**YOUR TASK**. Report every line of the records that includes the word "subtractor".
[INPUT RECORDS — start]
File: src/rtl/gray_pkg.sv
// Shared constants for the Gray-code step tracker: state encoding and the
// 3-bit Gray sequence emitted by the upstream up/down counter.
package gray_pkg;

  localparam int unsigned CODE_W = 3;

  localparam logic [1:0] ST_INIT  = 2'd0;
  localparam logic [1:0] ST_TRACK = 2'd1;
  localparam logic [1:0] ST_FAULT = 2'd2;

  typedef enum logic [1:0] {
    S_INIT  = ST_INIT,
    S_TRACK = ST_TRACK,
    S_FAULT = ST_FAULT
  } state_t;

  // Gray code for positions 0..7 (bit2=y1, bit1=y2, bit0=y3)
  localparam logic [CODE_W-1:0] G0 = 3'b000;
  localparam logic [CODE_W-1:0] G1 = 3'b001;
  localparam logic [CODE_W-1:0] G2 = 3'b011;
  localparam logic [CODE_W-1:0] G3 = 3'b010;
  localparam logic [CODE_W-1:0] G4 = 3'b110;
  localparam logic [CODE_W-1:0] G5 = 3'b111;
  localparam logic [CODE_W-1:0] G6 = 3'b101;
  localparam logic [CODE_W-1:0] G7 = 3'b100;

endpackage

File: src/rtl/gray2bin.sv
// Combinational 3-bit Gray-to-binary decoder, reusable by display logic.
module gray2bin
  import gray_pkg::*;
(
  input  logic [CODE_W-1:0] gray,
  output logic [CODE_W-1:0] bin
);

  // Table form of bin[i] = XOR of gray[2:i]
  always_comb begin
    bin = '0;
    case (gray)
      G0:      bin = 3'd0;
      G1:      bin = 3'd1;
      G2:      bin = 3'd2;
      G3:      bin = 3'd3;
      G4:      bin = 3'd4;
      G5:      bin = 3'd5;
      G6:      bin = 3'd6;
      G7:      bin = 3'd7;
      default: bin = '0;
    endcase
  end

endmodule

File: src/rtl/gray_step_tracker.sv
// Tracks a 3-bit Gray counter: decodes each sample, pulses on +/-1 steps,
// keeps position and revolution counts, and latches a fault on jumps.
module gray_step_tracker
  import gray_pkg::*;
#(
  parameter int unsigned POS_W = 8,
  parameter int unsigned REV_W = 4
) (
  input  logic              clk,
  input  logic              reset,
  input  logic [CODE_W-1:0] gray_in,
  input  logic              err_clr,
  output logic [CODE_W-1:0] bin_out,
  output logic              step_up,
  output logic              step_dn,
  output logic [POS_W-1:0]  position,
  output logic [REV_W-1:0]  rev,
  output logic              err,
  output logic              tracking
);

  state_t            state;
  logic [CODE_W-1:0] ref_bin;
  logic [CODE_W-1:0] bin_now;
  logic [CODE_W-1:0] diff;

  gray2bin u_dec (
    .gray (gray_in),
    .bin  (bin_now)
  );

  // Modulo-8 distance from the last accepted position
  assign diff = bin_now - ref_bin;

  always_ff @(posedge clk or posedge reset) begin
    if (reset) begin
      state    <= S_INIT;
      ref_bin  <= '0;
      bin_out  <= '0;
      step_up  <= 1'b0;
      step_dn  <= 1'b0;
      position <= '0;
      rev      <= '0;
      err      <= 1'b0;
      tracking <= 1'b0;
    end else begin
      bin_out <= bin_now;
      step_up <= 1'b0;
      step_dn <= 1'b0;
      case (state)
        S_INIT: begin
          ref_bin  <= bin_now;
          state    <= S_TRACK;
          tracking <= 1'b1;
        end
        S_TRACK: begin
          ref_bin <= bin_now;
          case (diff)
            3'd0: ;
            3'd1: begin
              step_up  <= 1'b1;
              position <= position + POS_W'(1);
              if (ref_bin == 3'd7) rev <= rev + REV_W'(1);
            end
            3'd7: begin
              step_dn  <= 1'b1;
              position <= position - POS_W'(1);
              if (ref_bin == 3'd0) rev <= rev - REV_W'(1);
            end
            default: begin
              // Jump of 2..6 positions: freeze counts until err_clr
              err      <= 1'b1;
              state    <= S_FAULT;
              tracking <= 1'b0;
            end
          endcase
        end
        S_FAULT: begin
          if (err_clr) begin
            err      <= 1'b0;
            ref_bin  <= bin_now;
            state    <= S_TRACK;
            tracking <= 1'b1;
          end
        end
        default: begin
          state    <= S_INIT;
          tracking <= 1'b0;
        end
      endcase
    end
  end

endmodule

File: config.mk
export PLATFORM = sky130hd
export DESIGN_NAME = gray_step_tracker
export DESIGN_NICKNAME = d
export VERILOG_FILES = /design/src/rtl/gray_pkg.sv /design/src/rtl/gray2bin.sv /design/src/rtl/gray_step_tracker.sv
export SDC_FILE = /design/constraint.sdc
export NUM_CORES = 1
export LEC_CHECK = 0
export ABC_AREA = 0
export BUFFER_PORTS_ARGS = -buffer_cell sky130_fd_sc_hd__buf_2
export CAP_MARGIN = 20
export CORE_MARGIN = 2
export CORE_UTILIZATION = 43
export CTS_CLUSTER_DIAMETER = 120
export DETAILED_ROUTE_END_ITERATION = 8
export SLEW_MARGIN = 10
export SYNTH_ARGS = -nofsm -noshare
export SYNTH_HDL_FRONTEND = slang
export SYNTH_SLANG_ARGS = --single-unit
File: constraint.sdc
create_clock -name clk -period 3.7 [get_ports clk]
set_input_delay 0.74 -clock clk [delete_from_list [all_inputs] [get_ports clk]]
set_output_delay 0.74 -clock clk [all_outputs]
set_load 0.03 [all_outputs]
; ---- Word-level counts from Yosys, hierarchy flattened
; Memories as Yosys holds them, arrays and structs flattened.
; Cells that the tools add are included.
[totals]
register_bits = 24
romBits = 24
word_cells = 56
mem_count = 1
[mem_list]
columns = name, depth, width, read_ports, rd_clocked_by_memory_dff, write_ports, line_no
row1 = (name not given), 8, 3, 1, 0, 0, gray2bin.sv:12  ; case (gray)
[classes]
addsub = 5
eq_ne = 9
mux = 19
reduce_logical = 13
[op_table]
columns = operator, n
row1 = 8-bit case mux with 2 select lines, 1
row2 = "8-bit by 1-bit adder with 8-bit output, second input constant", 1
row3 = 1-bit 2-to-1 mux, 8
row4 = 4-bit 2-to-1 mux, 2
row5 = "2-bit inequality test, second input constant", 4
row6 = 4-bit case mux with 2 select lines, 1
row7 = "8-bit by 1-bit subtractor with 8-bit output, second input constant", 1
row8 = "3-bit equality test, second input constant", 2
row9 = 3-bit zero test, 2
row10 = 2-bit case mux with 3 select lines, 1
row11 = 3-bit case mux with 2 select lines, 1
row12 = 2-bit AND reduction, 3
row13 = 2-bit nonzero test, 3
row14 = "4-bit by 1-bit adder with 4-bit output, second input constant", 1
row15 = 2-bit 2-to-1 mux, 2
row16 = 4-bit AND reduction, 1
row17 = "4-bit by 1-bit subtractor with 4-bit output, second input constant", 1
row18 = "3-bit by 1-bit equality test with 1-bit output, second input constant", 1
row19 = 3-bit 2-to-1 mux, 1
row20 = 1-bit case mux with 3 select lines, 1
row21 = 3-bit AND reduction, 1
row22 = 3-bit OR reduction, 1
row23 = 3-bit subtractor, 1
row24 = "2-bit by 1-bit equality test with 1-bit output, second input constant", 1
row25 = 4 further kinds, 4

; ---- Depth between registers and ports, before layout
; Gate-level depths: netlist (run 1).
; An unclocked memory read counts as a cell.
[logic_depth]
ltp_word = 6
depth_mapped = 14

; ---- Hierarchy
; From an unflattened synthesis (run 1), not the netlist that was laid out.
[hier_totals]
cells_unflattened = 123
hier_area_um2 = 1390.1
[by_module_without_submodules]
columns = module, instances, cells_per_inst, area_each_um2
row1 = gray_step_tracker, 1, 120, 1350.0
row2 = gray2bin, 1, 3, 40.0

; ---- Worst setup path before layout (run 1)
; OpenSTA, ideal clock, no wires.
[synth_path]
path_kind = input to register
startpoint = input port gray_in[2]
endpoint = register position[6]
setup_time_ns = 0.066
t_arrival_ns = 4.010
path_slack_ns = -0.375
stages = 14
n_path_buf = 0
path_cell_list = xor2_2 xor2_1 nand2b_1 fa_1 xor3_1 nand2b_1 or2_2 inv_1 ha_1 nor2b_1 o21a_1 o21a_1 o311ai_0 mux2_2
[synth_between]
elab_chain_cells = 5
elab_cells_between_ends = 7
classes_between = add/sub: 1 / eq/ne: 2 / mux: 1 / reduce/logical: 2 / memory: 1
[synth_lines]
columns = item, line_no
row1 = start: declaration, gray_step_tracker.sv:11  ; input logic [CODE_W-1:0] gray_in,
row2 = memory read 8 x 3 bit (*), --
row3 = net bin_now[0], gray_step_tracker.sv:24  ; logic [CODE_W-1:0] bin_now;
row4 = 3-bit subtractor (*), gray_step_tracker.sv:33  ; assign diff = bin_now - ref_bin;
row5 = 3-bit equality test or 3-bit by 1-bit equality test with 1-bit output (tied branches), gray_step_tracker.sv:58  ; case (diff)
row6 = 2-bit nonzero test (no line), --
row7 = 2-bit AND reduction (no line), --
row8 = end signal: assignment, gray_step_tracker.sv:62  ; position <= position + POS_W'(1);
row9 = end signal: assignment, gray_step_tracker.sv:67  ; position <= position - POS_W'(1);
row10 = end: declaration, gray_step_tracker.sv:16  ; output logic [POS_W-1:0] position,
; The timed path passes the listed nets; every way through them passes the cells marked *.
; A chain may end at the register's enable or synchronous reset.

; ---- Final worst setup path (run 1)
; Ends and elaborated chain as after synthesis.

==> metrics.csv, run 1 <==
metric,value,unit
Iteration-0 DRC Markers,24,
DP Area,0.00178,mm²
Leak Pwr,0.897,nW
setup bufs post-CTS,0,
Worst Path Buf+Inv,2,
top_reg_cell synth,dfrtp_1,
drt pass-1 iters,2,
crit-path max FO,3,
# port buffers,24,
area share of the leading cell type in the synthesized netlist,43.0,%
WL per Instance,12.7,µm
die height,61.0,µm
first-pass GRT wire length,4.42,mm
hold violation count in the final report,0,
status,completed,
Overall Global Routing Usage,16.3,%
layout cells sized above 1,37.4,%
multi-input logic area,786,µm²
min cycle time layout,3610,ps
CTS tree,built,
register area,601,µm²
combinational share of power,66.4,%
max-slew violations,0,
final cycle utilization of the critical path,97.5,%
Mapped Cells,124,
largest net degree at the start of global routing,25,
most frequent cells in the layout,"dfrtp_1 (24), buf_2 (24), buf_4 (22)",
crit path cell chain,buf_2 -> xor2_4 -> xor2_1 -> nand2b_1 -> fa_1 -> xor3_1 -> nand2b_4 -> or2_4 -> buf_4 -> fa_1 -> nor2b_1 -> o21a_1 -> o21a_1 -> o311ai_1 -> mux2_4,
Antenna Cells,0,
Post-Syn Nets,141,
Post-CTS Resized,0,
via count,1068,
Post-synth EDFFs,0,
CP required,3910,ps
Maximum Capacitance Violations,0,
Power Density,1060,mW/mm²
gpl congestion,0.769,
count of hold-fix buffers inserted at cts,0,
I/O pin cnt,25,
Worst-path clk slew,130,ps
Total Wirelength,2.77,mm
initial antenna violation count,0,
die area,0.00372,mm²
startpoint types,primary input,
post-synthesis async set-or-reset flop share,100,%
R2R setup slack,610,ps
Final Setup Violations,0,
"Cell Area, Synth",0.00140,mm²
Sw Share,42.5,%
CORE AREA,0.00308,mm²
P&R area growth vs syn,31.2,%
Worst path slowest cell,fa_1,
Worst VDD drop,0.428,mV
critical path's top delay family,adder cells,
Crit Path Category,primary input to flip-flop,
Layout Cell Area excl Fill,0.00183,mm²
Synth cell types,36,
Synth Register Bits,24,
vias in the first global route,1061,
Initial Util,45.4,%
Cell Rows,20,
Max clock buf depth,2,
CTS Buf Count,3,
Clock Latency Late Sink,310,ps
root buffer cell,clkbuf_4,
P_sw,0.825,mW
RSZ-0062 raised after global routing,no,
nature of the critical path endpoint,flip-flop,
Peak Freq,277,MHz
die width,61.0,µm
synthesized area per cell,11.3,µm²
Rel. slew slack,38.7,%
Sequential Power Share,23.9,%
Worst Path Arrival,3820,ps
setup TNS,0,ps
NumNets Final,192,
post-layout util,59.5,%
Post-DRT Antenna Nets,0,
worst hold path class,flip-flop to flip-flop,
clock sinks,24,
Filler Cell Count,267,
H-tree Lvls,1,
DPL Wire Length,2.20,mm
largest cells by area after synthesis,"dfrtp_1 (43%), mux2_2 (7.3%), ha_1 (7.2%)",
Synth Warn #,0,
sequential fraction of the synthesis area,43.0,%
Int Power,1.12,mW
DR vias/cell,4.90,
Final Power,1.94,mW
clk_skew,1.43,ps
DRC,0,
Clk pwr share,9.7,%
worst slew pin tran,918,ps
largest area contributor in the netlist,dfrtp_1,
GRT overflow,0,
CP max stage delay,410,ps
worst paths after layout:
kind,startpoint,endpoint,depth (start not counted)
setup reg to reg,ref_bin[0],position[6],12
setup / recovery,gray_in[2],position[6],15
hold / removal,rev[3],rev[3],1
hold reg to reg,rev[3],rev[3],1
max in group asynchronous,reset,rev[2],2
min in group asynchronous,reset,position[2],2
routing by layer:
metal | part of all wire [%] | GRT usage (%) | vias to the layer above
met4 | 0.51 | 6.83 | 0
met1 | 43 | 17.1 | 512
li1 | - | - | 543
met5 | 0 | 0 | -
met2 | 54 | 32.1 | 11
met3 | 2.0 | 1.92 | 2
cells in the mapped netlist, types with 4 or more instances:
library cell / n
dfrtp_1: 24
mux2_2: 9
ha_1: 8
inv_1: 8
xnor2_1: 8
a21oi_1: 6
nand2b_1: 6
o21ai_0: 6
nor2b_1: 5
nand2_1: 4
nor2_1: 4
nor3_1: 4
xor2_1: 4
state kept, by name (all words and copies together) (netlist names):
name and count:
state 2, position 8, err 1, bin_out 3
tracking 1, step_up 1, rev 4, ref_bin 3
step_dn 1
through the flow:
step / setup slack, ps / std cells / hold WS, ps
after floorplan: 112 / 124 / 515
after global placement: -142 / 214 / 458
after detailed placement: -219 / 214 / 459
after CTS: 96.0 / 218 / 482
after global routing: 21.1 / 218 / 514
final: 91.0 / 218 / 476
worst register-to-register path, delay by kind of cell, from the launching register on:
kind	cells	cell delay (ps)
XOR/XNOR	1	230
AND/OR/NAND/NOR	4	630
buffers and inverters	1	150
multiplexers	1	290
flip-flops	1	450
adder cells (fa/ha/maj)	2	790
AO/OA/AOI/OAI	3	440
cell type report:
class                           instances  share of cell area [%]
Clock buffer                            3                    1.23
Clock inverter                          1                    1.64
Inverter                                8                    1.78
Multi-Input combinational cell         91                    42.9
Sequential cell                        24                    32.8
Tap cell                               44                    3.01
Timing Repair Buffer                   47                    16.7
power groups by stage:
stage | Clock (mW) | Combinational [mW] | Sequential (mW)
after floorplan | 0 | 0.693 | 0.613
after global placement | 0 | 1.26 | 0.465
after detailed placement | 0 | 1.30 | 0.472
after CTS | 0.196 | 1.31 | 0.467
after global routing | 0.207 | 1.41 | 0.477
final | 0.189 | 1.29 | 0.464
cell families (layout without fill, tap and decap cells):
logic type | count (synthesis) | after routing | synth area share (%)
AOI/OAI and AO/OA | 28 | 28 | 13.5
and+or+nand+nor | 28 | 28 | 11.1
DFF | 24 | 24 | 43.0
xor gates and xnor gates | 14 | 14 | 10.4
adders and majority gates | 11 | 11 | 11.5
muxes | 10 | 10 | 7.98
buffers and inverters | 9 | 59 | 2.51
(Power assumes the default switching activity.)
==> run 2: changes to the inputs <==
- clock period: 3.7 -> 4.2 ns (I/O delays scaled with it)
==> metrics.csv, run 2 (synthesis gave the netlist of run 1 again) <==
metric,value,unit,change
register area,601,µm²,unchanged
worst hold path class,flip-flop to flip-flop,,
Hold Startpoint,rev[3],,
worst slew pin tran,895,ps,-22.8 ps
min cycle time layout,3970,ps,
crit path cell chain,buf_2 -> xor2_2 -> xor2_1 -> nand2b_1 -> fa_1 -> xor3_1 -> nand2b_1 -> or2_2 -> inv_1 -> ha_1 -> nor2b_1 -> o21a_1 -> o21a_1 -> o311ai_1 -> mux2_2,,
NumNets Final,180,,-6.3%
multi-input logic area,761,µm²,-3.2%
clock sinks,24,,unchanged
RSZ-0062 raised after global routing,no,,
# port buffers,24,,unchanged
final cycle utilization of the critical path,94.5,%,
Post-DRT Antenna Nets,0,,unchanged
pre-CTS setup slack,-179,ps,+39.7 ps
die area,0.00372,mm²,unchanged
most frequent cells in the layout,"dfrtp_1 (24), buf_2 (24), buf_4 (11), mux2_2 (9)",,
Initial Util,45.4,%,unchanged
WP depth,15,,unchanged
first-pass GRT wire length,4.16,mm,-5.9%
I/O pin cnt,25,,unchanged
nature of the critical path endpoint,flip-flop,,
Max clock buf depth,2,,unchanged
Peak Freq,252,MHz,
GRT overflow,0,,unchanged
largest net degree at the start of global routing,25,,unchanged
Worst VDD drop,0.348,mV,-19%
die width,61.0,µm,unchanged
Leak Pwr,0.818,nW,-8.8%
worst r2r src,ref_bin[0],,
CORE AREA,0.00308,mm²,unchanged
Overall Global Routing Usage,15.0,%,-1.2 points
count of hold-fix buffers inserted at cts,0,,unchanged
layout cells sized above 1,31.5,%,-5.9 points
critical path startpoint,gray_in[2],,
DR vias/cell,4.91,,+0.28%
Iteration-0 DRC Markers,21,,-13%
WL per Instance,12.3,µm,-3.2%
Worst-path clk slew,130,ps,about the same
DRC,0,,unchanged
CP max stage delay,410,ps,about the same
CTS Buf Count,3,,unchanged
Cell Rows,20,,unchanged
Final Power,1.51,mW,-22%
biggest regs,"position (8), rev (4)",,
startpoint types,primary input,,
Power Density,899,mW/mm²,-15%
R2R setup slack,850,ps,+240 ps
root buffer cell,clkbuf_4,,
DPL Wire Length,2.01,mm,-8.6%
Final Setup Violations,0,,unchanged
worst hold stages,1,,unchanged
Worst Path Arrival,4230,ps,+410 ps
Filler Cell Count,297,,+11%
Worst path slowest cell,fa_1,,
critical path's top delay family,simple AND/OR/NAND/NOR gates,,
Total Wirelength,2.53,mm,-8.5%
CP required,4470,ps,+560 ps
status,completed,,
cells on worst reg2reg path,12,,unchanged
Clock Latency Late Sink,310,ps,about the same
max-slew violations,0,,unchanged
post-route worst setup slack,231,ps,+140 ps
Largest register FFs,8,,unchanged
Worst Path Buf+Inv,2,,unchanged
drt pass-1 iters,4,,+2
P&R area growth vs syn,20.7,%,
die height,61.0,µm,unchanged
initial antenna violation count,0,,unchanged
H-tree Lvls,1,,unchanged
Crit Path Category,primary input to flip-flop,,
vias in the first global route,929,,-12%
via count,1012,,-5.2%
crit-path max FO,6,,+3
gpl congestion,0.828,,+7.6%
CTS tree,built,,
clk_skew,3.31,ps,+1.88 ps
Antenna Cells,0,,unchanged
Maximum Capacitance Violations,0,,unchanged
Rel. slew slack,40.2,%,+1.5 points
hold violation count in the final report,0,,unchanged
"Most flops, register",position,,
==> run 2: metrics by stage <==
| step | setup TNS [ps] | hold slack, ps | std cells | instance area [µm²] | util (%) |
|---|---|---|---|---|---|
| final | 0 | 474 | 206 | 1690 | 54.8 |
| after global routing | 0 | 494 | 206 | 1690 | 54.8 |
| after CTS | 0 | 482 | 206 | 1690 | 54.8 |
| after detailed placement | -347 | 460 | 202 | 1650 | 53.6 |
| after global placement | -70.5 | 457 | 202 | 1650 | 53.6 |
| after floorplan | 0 | 515 | 124 | 1400 | - |
==> run 2: path summary, 6_finish.rpt <==
path | endpoint
min | rev[3]
max in group asynchronous | bin_out[2]
max | position[6]
max reg2reg | position[6]
min reg2reg | rev[3]
min in group asynchronous | position[0]
==> run 2: routing by layer <==
metal	up-vias	share of wire [%]	track usage, %
met5	-	0	0
met4	0	1.1	5.59
met3	4	3.0	1.92
met2	15	47	23.5
met1	478	49	21.4
li1	515	-	-
==> run 2: cell type report <==
type | instances | area share (%)
clock buffers | 4 | 2.15
repair buffers | 35 | 12.0
well taps | 44 | 3.27
inverters | 8 | 1.78
flip-flops and latches | 24 | 35.6
multi-input cells | 91 | 45.1
==> run 2: timing repair <==
item                       CTS  global route
setup endpoints to repair    0             1
gates resized for setup      0             1
buffers inserted             0             0
==> run 2: power breakdown <==
part	internal, mW	switching, mW
registers	0.324	0.0845
logic	0.453	0.531
clock network	0.0530	0.0684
[INPUT RECORDS — finish]
**THE ANSWER**.
row7 = "8-bit by 1-bit subtractor with 8-bit output, second input constant", 1
row17 = "4-bit by 1-bit subtractor with 4-bit output, second input constant", 1
row23 = 3-bit subtractor, 1
row4 = 3-bit subtractor (*), gray_step_tracker.sv:33  ; assign diff = bin_now - ref_bin;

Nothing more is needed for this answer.